A major problem with the data obtained from crowdsourcing is that it is extremely noisy. My work designs novel data collection mechanisms that lead to a collection of higher high-quality data. The proposed mechanisms are rooted in fundamental theory --- we show that our mechanisms are unique in that they the only mechanisms that can satisfy a natural 'no-free-lunch' axiom. Our mechanisms have a simple and interesting "multiplicative" form.


Fun and games with rank aggregation

And finally, just for fun, you may like playing this game that I've made.
Here are the in instructions.
is the algorithm underlying the game.


I have previously worked on problems in the area of coding and information theory.

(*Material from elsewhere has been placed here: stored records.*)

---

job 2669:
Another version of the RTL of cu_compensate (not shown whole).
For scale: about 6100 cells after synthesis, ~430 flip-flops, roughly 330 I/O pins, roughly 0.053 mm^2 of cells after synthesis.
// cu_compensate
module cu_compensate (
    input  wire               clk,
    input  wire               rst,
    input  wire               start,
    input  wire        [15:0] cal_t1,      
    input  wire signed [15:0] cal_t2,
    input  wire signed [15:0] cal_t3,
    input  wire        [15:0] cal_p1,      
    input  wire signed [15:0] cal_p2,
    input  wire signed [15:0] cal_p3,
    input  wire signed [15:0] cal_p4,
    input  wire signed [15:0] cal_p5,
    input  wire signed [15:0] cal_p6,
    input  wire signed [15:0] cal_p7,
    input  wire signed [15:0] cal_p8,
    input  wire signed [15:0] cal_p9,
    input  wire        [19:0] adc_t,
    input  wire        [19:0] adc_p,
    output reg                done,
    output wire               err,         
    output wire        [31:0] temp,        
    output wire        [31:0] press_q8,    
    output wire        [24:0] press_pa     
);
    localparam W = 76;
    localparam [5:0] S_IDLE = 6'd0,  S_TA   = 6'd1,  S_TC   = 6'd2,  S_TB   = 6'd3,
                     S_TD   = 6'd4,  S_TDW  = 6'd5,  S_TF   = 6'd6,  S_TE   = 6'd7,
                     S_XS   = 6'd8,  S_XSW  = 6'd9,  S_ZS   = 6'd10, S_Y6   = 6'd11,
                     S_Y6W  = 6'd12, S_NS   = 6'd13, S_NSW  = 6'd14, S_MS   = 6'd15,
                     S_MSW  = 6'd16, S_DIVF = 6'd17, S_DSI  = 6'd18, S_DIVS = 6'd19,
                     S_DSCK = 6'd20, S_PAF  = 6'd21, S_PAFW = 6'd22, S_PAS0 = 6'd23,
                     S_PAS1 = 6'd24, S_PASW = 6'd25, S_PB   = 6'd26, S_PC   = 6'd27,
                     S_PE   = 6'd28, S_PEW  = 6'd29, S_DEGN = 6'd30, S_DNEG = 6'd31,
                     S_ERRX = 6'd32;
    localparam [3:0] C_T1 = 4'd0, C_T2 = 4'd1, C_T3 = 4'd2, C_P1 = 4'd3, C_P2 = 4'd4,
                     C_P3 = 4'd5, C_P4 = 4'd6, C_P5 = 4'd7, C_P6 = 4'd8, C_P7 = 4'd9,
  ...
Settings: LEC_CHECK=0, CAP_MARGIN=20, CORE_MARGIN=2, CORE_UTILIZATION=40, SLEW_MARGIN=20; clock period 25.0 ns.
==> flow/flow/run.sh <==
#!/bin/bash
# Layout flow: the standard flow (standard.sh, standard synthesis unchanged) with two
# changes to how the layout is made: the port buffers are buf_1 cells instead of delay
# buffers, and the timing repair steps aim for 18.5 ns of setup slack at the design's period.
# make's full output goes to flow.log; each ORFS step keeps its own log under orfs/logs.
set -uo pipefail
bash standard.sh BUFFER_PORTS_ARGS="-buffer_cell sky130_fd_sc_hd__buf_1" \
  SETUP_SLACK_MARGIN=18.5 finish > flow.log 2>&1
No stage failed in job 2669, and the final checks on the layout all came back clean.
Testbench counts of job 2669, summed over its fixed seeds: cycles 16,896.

More specifically, my prior research focused on constructing (error correcting) codes for distributed storage systems which need to be highly reliable, make the data widely available, handle node failures efficiently, and must also be able to optimally use resources such as storage space and bandwidth.

The video on the left gives a gentle introduction to an aspect of our work along with a toy example of one of our code constructions. More details are provided below.

Click here to download the video

Today's large scale distributed storage systems comprise of thousands of nodes, storing hundreds of petabytes of data. In these systems, component failures are common, and this makes it essential to store the data in a redundant fashion to ensure reliability. The most common way of adding redundancy is replication. However, replication is highly inefficient in terms of storage utilization, and hence many distributed storage systems are now turning to Reed-Solomon (erasure) codes. While these codes are optimal in terms of storage utilization, they perform poorly in terms of network bandwidth. During repair of a failed node, these codes require download of the entire data to recover the small fraction that was stored in the failed node. Recovering data stored in a particular node is of interest not only during repair but also for many other applications.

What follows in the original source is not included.